## What you have to do
Find the line with "assign pc_load = pc_q;" in the entries below. Repeat it, every following line, and the line with "dir_q <= rcause_pkg::ALL_ONES;", exactly and with nothing added.
*** Opening Material supplied ***
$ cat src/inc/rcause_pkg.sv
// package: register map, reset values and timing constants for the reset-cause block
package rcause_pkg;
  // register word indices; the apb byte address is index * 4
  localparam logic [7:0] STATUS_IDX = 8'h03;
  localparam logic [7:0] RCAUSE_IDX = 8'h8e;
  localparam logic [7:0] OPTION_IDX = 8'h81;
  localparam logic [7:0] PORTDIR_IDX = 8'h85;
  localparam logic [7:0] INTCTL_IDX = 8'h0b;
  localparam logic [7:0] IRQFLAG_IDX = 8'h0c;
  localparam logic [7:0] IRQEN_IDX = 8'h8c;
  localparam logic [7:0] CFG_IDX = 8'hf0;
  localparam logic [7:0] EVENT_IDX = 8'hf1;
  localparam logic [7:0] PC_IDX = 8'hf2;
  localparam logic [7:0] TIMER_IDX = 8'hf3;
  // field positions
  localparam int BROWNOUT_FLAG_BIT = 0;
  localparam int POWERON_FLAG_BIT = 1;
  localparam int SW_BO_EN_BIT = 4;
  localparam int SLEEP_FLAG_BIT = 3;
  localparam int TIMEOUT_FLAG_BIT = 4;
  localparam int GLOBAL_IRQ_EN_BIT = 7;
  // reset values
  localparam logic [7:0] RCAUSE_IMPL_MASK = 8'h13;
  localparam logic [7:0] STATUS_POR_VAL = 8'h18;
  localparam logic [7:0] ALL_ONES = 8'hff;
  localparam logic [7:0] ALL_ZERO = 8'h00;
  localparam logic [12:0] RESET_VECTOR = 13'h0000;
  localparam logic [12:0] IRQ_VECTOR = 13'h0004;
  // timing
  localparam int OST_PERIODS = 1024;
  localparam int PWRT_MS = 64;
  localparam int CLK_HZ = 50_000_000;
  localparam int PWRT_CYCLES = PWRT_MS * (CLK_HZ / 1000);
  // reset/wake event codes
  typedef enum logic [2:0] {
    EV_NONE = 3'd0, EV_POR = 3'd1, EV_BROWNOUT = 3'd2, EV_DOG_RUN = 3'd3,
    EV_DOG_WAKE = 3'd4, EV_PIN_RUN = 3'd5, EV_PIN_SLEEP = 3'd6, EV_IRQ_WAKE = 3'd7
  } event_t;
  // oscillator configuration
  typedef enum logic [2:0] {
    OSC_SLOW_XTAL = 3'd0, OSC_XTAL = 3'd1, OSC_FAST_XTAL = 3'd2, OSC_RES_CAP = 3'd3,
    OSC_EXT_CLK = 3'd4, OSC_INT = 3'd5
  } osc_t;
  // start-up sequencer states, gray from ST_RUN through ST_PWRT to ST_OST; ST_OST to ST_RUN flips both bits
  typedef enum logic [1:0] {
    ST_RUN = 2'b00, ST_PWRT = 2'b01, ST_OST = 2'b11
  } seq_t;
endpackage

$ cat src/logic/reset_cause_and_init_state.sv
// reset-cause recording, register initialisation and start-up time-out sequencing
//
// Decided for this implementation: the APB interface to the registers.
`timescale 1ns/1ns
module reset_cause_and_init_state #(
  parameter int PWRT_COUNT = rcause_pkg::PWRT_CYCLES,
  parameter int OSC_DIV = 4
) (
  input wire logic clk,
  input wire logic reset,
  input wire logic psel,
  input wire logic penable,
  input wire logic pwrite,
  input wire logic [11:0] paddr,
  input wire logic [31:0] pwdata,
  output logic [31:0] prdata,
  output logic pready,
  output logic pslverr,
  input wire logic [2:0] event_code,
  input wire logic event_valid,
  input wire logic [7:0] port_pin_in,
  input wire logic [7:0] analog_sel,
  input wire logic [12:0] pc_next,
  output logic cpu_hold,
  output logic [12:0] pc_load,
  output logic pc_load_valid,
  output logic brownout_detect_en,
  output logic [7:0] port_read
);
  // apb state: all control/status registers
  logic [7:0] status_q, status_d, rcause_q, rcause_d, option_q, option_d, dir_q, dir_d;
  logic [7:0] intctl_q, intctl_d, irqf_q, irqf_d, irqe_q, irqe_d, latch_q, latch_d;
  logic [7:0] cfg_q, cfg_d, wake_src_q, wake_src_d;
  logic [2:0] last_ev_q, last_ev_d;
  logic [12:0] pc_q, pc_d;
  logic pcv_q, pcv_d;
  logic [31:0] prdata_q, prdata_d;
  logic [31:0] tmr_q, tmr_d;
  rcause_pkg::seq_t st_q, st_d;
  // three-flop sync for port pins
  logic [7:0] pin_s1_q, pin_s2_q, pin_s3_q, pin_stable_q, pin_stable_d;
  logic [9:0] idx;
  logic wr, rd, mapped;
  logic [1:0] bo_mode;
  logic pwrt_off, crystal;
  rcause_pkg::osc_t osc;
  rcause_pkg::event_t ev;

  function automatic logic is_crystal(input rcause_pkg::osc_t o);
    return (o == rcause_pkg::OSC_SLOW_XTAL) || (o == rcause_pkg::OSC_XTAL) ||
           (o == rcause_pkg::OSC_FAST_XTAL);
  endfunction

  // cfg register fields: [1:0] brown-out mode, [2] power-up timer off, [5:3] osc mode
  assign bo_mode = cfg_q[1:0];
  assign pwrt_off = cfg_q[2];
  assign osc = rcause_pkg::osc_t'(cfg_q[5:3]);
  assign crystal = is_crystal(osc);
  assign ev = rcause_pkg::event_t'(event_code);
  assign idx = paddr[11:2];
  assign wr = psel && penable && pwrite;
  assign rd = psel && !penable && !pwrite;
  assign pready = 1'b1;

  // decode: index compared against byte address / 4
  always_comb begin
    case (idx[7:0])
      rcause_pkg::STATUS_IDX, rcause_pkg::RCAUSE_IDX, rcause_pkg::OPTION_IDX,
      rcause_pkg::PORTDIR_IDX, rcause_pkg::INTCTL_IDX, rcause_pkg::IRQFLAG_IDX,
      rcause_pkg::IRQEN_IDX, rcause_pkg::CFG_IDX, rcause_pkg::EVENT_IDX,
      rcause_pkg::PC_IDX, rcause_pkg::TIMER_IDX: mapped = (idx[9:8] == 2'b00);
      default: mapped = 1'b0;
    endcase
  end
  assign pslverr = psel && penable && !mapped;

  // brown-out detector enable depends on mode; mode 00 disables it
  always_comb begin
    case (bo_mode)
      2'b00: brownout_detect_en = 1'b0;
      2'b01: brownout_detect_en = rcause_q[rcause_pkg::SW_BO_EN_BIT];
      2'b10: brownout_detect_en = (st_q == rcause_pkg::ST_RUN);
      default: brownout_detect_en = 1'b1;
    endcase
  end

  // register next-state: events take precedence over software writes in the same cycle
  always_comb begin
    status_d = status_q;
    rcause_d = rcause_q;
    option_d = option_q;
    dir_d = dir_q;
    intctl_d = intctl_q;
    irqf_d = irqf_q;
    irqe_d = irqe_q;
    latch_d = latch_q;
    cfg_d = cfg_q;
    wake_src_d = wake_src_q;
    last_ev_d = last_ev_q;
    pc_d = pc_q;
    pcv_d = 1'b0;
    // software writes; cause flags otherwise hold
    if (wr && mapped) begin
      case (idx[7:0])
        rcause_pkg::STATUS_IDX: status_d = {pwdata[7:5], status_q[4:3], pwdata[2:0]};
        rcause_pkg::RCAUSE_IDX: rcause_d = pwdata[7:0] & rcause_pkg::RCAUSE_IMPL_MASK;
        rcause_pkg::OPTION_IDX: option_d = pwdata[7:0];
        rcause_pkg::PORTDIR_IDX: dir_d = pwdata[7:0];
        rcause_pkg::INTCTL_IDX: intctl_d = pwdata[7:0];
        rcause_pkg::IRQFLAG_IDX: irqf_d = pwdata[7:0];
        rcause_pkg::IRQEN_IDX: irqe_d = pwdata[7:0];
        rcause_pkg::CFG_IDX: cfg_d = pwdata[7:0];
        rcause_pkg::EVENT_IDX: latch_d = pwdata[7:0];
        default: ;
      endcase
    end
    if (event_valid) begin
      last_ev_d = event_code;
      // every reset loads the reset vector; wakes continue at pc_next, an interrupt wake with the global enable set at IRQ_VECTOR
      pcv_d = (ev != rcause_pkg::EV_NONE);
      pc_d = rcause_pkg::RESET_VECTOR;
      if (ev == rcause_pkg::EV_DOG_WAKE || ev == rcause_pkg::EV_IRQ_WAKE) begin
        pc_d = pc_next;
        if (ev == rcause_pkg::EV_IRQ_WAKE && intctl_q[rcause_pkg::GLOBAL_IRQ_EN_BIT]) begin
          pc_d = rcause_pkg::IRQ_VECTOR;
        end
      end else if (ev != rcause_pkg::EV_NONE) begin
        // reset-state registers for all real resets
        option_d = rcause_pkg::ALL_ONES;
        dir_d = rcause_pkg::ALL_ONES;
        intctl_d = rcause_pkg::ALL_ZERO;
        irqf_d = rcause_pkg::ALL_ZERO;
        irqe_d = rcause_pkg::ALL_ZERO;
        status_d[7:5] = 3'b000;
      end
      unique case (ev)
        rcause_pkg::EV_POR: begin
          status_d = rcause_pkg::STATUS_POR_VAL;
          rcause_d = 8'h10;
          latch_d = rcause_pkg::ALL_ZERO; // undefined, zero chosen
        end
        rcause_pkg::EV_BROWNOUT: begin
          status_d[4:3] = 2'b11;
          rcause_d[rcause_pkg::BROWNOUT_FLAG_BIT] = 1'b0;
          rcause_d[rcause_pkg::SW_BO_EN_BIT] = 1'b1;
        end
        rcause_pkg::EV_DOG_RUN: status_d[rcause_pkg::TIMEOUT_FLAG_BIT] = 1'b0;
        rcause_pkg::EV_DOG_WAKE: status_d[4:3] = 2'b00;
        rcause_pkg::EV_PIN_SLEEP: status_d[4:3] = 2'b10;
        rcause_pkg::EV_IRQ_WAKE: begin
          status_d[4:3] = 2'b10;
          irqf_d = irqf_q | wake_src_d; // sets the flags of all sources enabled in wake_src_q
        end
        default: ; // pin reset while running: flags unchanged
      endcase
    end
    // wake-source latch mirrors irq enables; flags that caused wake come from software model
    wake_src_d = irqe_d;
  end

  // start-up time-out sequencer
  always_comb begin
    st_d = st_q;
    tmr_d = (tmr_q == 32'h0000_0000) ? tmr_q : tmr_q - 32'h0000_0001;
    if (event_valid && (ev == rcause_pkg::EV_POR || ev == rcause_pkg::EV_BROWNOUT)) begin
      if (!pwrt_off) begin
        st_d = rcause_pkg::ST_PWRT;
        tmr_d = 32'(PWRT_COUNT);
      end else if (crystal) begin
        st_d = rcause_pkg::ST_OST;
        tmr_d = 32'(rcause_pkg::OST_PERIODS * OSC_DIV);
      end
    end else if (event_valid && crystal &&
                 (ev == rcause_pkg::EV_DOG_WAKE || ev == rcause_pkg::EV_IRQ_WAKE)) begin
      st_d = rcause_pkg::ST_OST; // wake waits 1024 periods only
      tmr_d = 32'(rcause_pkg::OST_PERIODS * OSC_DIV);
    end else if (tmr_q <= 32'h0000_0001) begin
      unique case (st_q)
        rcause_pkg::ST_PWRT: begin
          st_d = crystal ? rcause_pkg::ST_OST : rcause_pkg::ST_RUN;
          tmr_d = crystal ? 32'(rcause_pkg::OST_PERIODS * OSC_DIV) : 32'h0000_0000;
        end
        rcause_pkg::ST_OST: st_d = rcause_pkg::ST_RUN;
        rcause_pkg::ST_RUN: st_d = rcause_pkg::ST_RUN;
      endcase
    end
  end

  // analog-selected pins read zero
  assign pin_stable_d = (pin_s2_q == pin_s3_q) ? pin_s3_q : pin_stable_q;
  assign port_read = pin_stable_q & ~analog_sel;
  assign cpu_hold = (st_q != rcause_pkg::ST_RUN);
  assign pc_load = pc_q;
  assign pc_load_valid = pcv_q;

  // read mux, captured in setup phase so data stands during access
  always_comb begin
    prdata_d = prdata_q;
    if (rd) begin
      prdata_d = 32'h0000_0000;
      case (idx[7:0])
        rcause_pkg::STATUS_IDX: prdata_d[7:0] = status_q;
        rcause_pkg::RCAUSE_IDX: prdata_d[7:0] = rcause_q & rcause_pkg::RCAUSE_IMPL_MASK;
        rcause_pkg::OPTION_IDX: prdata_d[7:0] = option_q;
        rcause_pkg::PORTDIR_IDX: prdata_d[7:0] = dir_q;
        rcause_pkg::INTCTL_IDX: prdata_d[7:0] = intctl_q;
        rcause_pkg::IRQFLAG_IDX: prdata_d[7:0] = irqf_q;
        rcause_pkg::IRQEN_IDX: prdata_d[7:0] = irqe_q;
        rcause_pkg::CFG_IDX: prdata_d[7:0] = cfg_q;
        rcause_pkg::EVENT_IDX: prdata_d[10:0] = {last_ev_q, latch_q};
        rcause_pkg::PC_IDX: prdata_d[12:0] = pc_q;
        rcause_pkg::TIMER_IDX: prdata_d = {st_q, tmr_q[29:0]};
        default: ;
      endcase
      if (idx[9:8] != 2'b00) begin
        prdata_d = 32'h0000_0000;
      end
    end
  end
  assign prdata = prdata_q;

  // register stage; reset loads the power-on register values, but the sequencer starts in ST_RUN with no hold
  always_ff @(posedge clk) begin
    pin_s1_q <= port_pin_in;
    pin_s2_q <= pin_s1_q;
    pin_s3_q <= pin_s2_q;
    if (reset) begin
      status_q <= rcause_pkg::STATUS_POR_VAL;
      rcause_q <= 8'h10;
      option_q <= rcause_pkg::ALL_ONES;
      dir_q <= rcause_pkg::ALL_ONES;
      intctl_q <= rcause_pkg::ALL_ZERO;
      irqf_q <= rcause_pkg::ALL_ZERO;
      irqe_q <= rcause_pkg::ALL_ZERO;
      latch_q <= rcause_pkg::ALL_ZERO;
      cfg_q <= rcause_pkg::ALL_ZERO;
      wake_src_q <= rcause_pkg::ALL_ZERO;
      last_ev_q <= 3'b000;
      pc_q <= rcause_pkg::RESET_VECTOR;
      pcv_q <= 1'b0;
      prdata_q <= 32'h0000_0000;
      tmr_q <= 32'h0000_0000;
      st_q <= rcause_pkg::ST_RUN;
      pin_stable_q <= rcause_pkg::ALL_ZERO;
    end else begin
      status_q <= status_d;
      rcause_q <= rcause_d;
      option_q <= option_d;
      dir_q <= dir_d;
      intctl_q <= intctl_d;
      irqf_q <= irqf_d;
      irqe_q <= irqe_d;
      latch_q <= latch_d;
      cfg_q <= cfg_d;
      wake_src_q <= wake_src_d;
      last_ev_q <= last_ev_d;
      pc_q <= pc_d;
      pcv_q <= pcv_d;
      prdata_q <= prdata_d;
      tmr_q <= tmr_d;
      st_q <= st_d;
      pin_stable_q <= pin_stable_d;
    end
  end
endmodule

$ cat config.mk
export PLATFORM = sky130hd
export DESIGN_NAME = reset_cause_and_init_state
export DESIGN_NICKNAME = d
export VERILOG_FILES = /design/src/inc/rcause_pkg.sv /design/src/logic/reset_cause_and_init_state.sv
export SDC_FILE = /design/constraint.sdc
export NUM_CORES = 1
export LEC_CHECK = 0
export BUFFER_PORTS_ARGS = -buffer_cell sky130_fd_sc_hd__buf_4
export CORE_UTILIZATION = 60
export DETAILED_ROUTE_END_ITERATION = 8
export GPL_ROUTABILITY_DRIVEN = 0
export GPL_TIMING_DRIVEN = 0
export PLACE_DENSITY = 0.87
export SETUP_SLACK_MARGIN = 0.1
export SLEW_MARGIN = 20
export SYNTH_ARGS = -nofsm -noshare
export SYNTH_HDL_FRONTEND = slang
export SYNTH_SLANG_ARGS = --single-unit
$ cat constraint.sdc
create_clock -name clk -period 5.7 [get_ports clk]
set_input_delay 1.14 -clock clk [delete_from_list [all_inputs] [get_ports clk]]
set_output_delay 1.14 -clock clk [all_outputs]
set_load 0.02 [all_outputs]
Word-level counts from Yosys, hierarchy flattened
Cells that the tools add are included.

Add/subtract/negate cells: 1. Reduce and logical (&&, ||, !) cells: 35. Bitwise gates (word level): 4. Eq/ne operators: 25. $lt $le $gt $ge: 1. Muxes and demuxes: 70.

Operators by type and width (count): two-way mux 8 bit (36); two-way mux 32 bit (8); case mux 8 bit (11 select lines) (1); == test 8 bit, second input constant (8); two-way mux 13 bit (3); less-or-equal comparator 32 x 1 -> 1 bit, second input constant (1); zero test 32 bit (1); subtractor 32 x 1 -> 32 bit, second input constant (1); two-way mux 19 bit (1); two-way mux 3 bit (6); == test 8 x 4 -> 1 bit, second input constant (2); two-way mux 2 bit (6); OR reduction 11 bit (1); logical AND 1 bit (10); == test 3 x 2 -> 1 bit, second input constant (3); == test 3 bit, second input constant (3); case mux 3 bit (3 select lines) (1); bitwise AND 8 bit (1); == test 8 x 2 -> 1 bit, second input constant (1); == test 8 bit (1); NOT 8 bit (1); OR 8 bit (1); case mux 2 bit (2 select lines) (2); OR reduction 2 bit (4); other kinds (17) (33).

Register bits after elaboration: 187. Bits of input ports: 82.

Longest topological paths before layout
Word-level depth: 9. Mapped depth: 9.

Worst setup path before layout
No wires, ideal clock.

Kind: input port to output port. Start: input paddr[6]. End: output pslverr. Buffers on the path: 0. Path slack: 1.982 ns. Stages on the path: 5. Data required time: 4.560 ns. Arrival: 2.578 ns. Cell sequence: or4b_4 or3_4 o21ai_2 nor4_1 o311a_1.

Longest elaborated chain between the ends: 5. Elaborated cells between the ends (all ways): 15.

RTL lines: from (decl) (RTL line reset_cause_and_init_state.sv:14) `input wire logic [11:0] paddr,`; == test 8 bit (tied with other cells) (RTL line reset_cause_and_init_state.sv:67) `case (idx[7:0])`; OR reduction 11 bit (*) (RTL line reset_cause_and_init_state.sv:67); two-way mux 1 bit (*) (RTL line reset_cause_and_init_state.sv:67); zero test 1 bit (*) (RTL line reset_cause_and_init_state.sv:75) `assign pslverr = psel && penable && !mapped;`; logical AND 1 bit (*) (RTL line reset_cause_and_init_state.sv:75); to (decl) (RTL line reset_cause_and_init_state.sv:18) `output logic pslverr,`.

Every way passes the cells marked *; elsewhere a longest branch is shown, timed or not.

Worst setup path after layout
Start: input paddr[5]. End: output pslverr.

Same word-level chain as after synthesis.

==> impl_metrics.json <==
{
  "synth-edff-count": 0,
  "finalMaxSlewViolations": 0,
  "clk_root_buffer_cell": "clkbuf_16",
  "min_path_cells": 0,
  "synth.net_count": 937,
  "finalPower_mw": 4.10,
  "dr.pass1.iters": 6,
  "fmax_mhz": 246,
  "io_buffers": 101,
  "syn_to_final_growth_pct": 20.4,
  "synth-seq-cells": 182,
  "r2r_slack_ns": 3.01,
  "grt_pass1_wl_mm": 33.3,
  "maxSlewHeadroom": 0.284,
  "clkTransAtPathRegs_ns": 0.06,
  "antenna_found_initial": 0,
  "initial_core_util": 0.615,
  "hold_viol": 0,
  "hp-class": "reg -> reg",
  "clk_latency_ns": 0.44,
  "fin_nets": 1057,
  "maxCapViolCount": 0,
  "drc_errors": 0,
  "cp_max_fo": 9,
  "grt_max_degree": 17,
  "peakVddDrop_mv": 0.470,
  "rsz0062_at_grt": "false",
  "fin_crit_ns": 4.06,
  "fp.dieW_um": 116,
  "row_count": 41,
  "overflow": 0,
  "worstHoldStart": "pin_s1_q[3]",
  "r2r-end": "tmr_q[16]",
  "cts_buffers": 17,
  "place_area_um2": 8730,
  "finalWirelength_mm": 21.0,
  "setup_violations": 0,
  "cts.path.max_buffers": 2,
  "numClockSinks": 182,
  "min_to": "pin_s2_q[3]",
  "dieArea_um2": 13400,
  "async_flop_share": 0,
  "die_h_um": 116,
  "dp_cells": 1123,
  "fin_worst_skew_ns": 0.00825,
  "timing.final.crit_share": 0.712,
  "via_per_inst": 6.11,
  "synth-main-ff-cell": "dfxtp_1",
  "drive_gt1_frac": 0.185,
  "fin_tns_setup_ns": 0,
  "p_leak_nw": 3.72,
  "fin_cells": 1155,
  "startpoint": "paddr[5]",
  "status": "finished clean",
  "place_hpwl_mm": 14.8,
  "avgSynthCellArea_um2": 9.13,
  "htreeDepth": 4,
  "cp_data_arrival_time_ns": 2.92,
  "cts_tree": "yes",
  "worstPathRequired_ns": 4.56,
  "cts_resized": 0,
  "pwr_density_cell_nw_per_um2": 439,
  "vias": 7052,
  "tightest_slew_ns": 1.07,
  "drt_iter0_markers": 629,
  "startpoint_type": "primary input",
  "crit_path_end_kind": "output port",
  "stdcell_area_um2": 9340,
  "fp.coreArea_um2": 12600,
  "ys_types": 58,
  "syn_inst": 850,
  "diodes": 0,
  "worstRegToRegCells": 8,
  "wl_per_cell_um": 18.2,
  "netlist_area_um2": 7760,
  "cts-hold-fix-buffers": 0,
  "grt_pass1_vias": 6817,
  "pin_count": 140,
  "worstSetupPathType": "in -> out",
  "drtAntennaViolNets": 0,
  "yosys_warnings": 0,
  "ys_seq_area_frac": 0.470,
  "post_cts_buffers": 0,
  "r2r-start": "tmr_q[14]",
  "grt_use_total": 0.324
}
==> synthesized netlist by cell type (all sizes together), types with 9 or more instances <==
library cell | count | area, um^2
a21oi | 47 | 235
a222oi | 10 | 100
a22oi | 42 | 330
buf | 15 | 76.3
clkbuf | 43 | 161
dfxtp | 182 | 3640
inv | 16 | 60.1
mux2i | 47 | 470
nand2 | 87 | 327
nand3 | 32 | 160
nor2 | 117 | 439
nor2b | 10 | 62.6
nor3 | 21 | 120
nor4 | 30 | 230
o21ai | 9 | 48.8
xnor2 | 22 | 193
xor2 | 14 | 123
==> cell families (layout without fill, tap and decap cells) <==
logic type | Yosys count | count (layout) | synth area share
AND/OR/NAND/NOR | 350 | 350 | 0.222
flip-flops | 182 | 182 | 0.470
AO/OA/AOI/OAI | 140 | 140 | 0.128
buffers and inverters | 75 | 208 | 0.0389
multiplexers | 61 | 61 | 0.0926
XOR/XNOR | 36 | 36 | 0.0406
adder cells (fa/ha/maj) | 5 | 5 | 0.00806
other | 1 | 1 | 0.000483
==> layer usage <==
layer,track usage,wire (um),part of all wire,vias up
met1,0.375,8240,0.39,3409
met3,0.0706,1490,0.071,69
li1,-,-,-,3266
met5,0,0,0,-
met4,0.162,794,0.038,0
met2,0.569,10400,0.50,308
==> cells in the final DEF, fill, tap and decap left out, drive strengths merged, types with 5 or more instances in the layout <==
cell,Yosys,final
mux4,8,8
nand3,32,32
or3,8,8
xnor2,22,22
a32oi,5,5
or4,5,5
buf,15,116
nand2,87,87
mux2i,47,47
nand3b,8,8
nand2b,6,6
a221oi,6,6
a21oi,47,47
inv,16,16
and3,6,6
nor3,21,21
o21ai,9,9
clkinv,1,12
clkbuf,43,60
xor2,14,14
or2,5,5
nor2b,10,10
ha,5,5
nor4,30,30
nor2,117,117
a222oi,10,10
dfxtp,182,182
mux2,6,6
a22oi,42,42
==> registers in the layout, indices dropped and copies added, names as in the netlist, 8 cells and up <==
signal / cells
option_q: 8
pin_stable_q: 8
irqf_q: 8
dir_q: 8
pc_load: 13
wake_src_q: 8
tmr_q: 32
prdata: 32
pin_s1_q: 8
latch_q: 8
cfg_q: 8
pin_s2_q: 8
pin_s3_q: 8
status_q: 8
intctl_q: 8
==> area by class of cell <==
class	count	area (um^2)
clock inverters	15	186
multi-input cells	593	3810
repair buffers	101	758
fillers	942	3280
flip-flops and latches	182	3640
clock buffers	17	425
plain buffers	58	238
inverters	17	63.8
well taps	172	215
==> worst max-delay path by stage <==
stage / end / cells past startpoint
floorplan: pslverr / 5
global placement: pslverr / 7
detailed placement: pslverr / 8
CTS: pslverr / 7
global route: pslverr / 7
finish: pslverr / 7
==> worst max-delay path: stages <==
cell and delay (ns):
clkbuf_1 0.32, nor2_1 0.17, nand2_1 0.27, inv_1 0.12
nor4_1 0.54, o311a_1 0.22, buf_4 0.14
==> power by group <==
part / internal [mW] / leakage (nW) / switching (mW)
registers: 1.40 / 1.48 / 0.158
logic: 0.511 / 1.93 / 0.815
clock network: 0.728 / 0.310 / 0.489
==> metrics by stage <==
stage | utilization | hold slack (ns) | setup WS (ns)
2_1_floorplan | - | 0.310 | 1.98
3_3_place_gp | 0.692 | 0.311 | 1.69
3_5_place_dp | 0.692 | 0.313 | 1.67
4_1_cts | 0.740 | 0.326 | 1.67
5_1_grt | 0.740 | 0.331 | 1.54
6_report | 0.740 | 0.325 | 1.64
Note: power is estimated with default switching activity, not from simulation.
*** Closing Material supplied ***
## Task result
  assign pc_load = pc_q;
  assign pc_load_valid = pcv_q;

  // read mux, captured in setup phase so data stands during access
  always_comb begin
    prdata_d = prdata_q;
    if (rd) begin
      prdata_d = 32'h0000_0000;
      case (idx[7:0])
        rcause_pkg::STATUS_IDX: prdata_d[7:0] = status_q;
        rcause_pkg::RCAUSE_IDX: prdata_d[7:0] = rcause_q & rcause_pkg::RCAUSE_IMPL_MASK;
        rcause_pkg::OPTION_IDX: prdata_d[7:0] = option_q;
        rcause_pkg::PORTDIR_IDX: prdata_d[7:0] = dir_q;
        rcause_pkg::INTCTL_IDX: prdata_d[7:0] = intctl_q;
        rcause_pkg::IRQFLAG_IDX: prdata_d[7:0] = irqf_q;
        rcause_pkg::IRQEN_IDX: prdata_d[7:0] = irqe_q;
        rcause_pkg::CFG_IDX: prdata_d[7:0] = cfg_q;
        rcause_pkg::EVENT_IDX: prdata_d[10:0] = {last_ev_q, latch_q};
        rcause_pkg::PC_IDX: prdata_d[12:0] = pc_q;
        rcause_pkg::TIMER_IDX: prdata_d = {st_q, tmr_q[29:0]};
        default: ;
      endcase
      if (idx[9:8] != 2'b00) begin
        prdata_d = 32'h0000_0000;
      end
    end
  end
  assign prdata = prdata_q;

  // register stage; reset loads the power-on register values, but the sequencer starts in ST_RUN with no hold
  always_ff @(posedge clk) begin
    pin_s1_q <= port_pin_in;
    pin_s2_q <= pin_s1_q;
    pin_s3_q <= pin_s2_q;
    if (reset) begin
      status_q <= rcause_pkg::STATUS_POR_VAL;
      rcause_q <= 8'h10;
      option_q <= rcause_pkg::ALL_ONES;
      dir_q <= rcause_pkg::ALL_ONES;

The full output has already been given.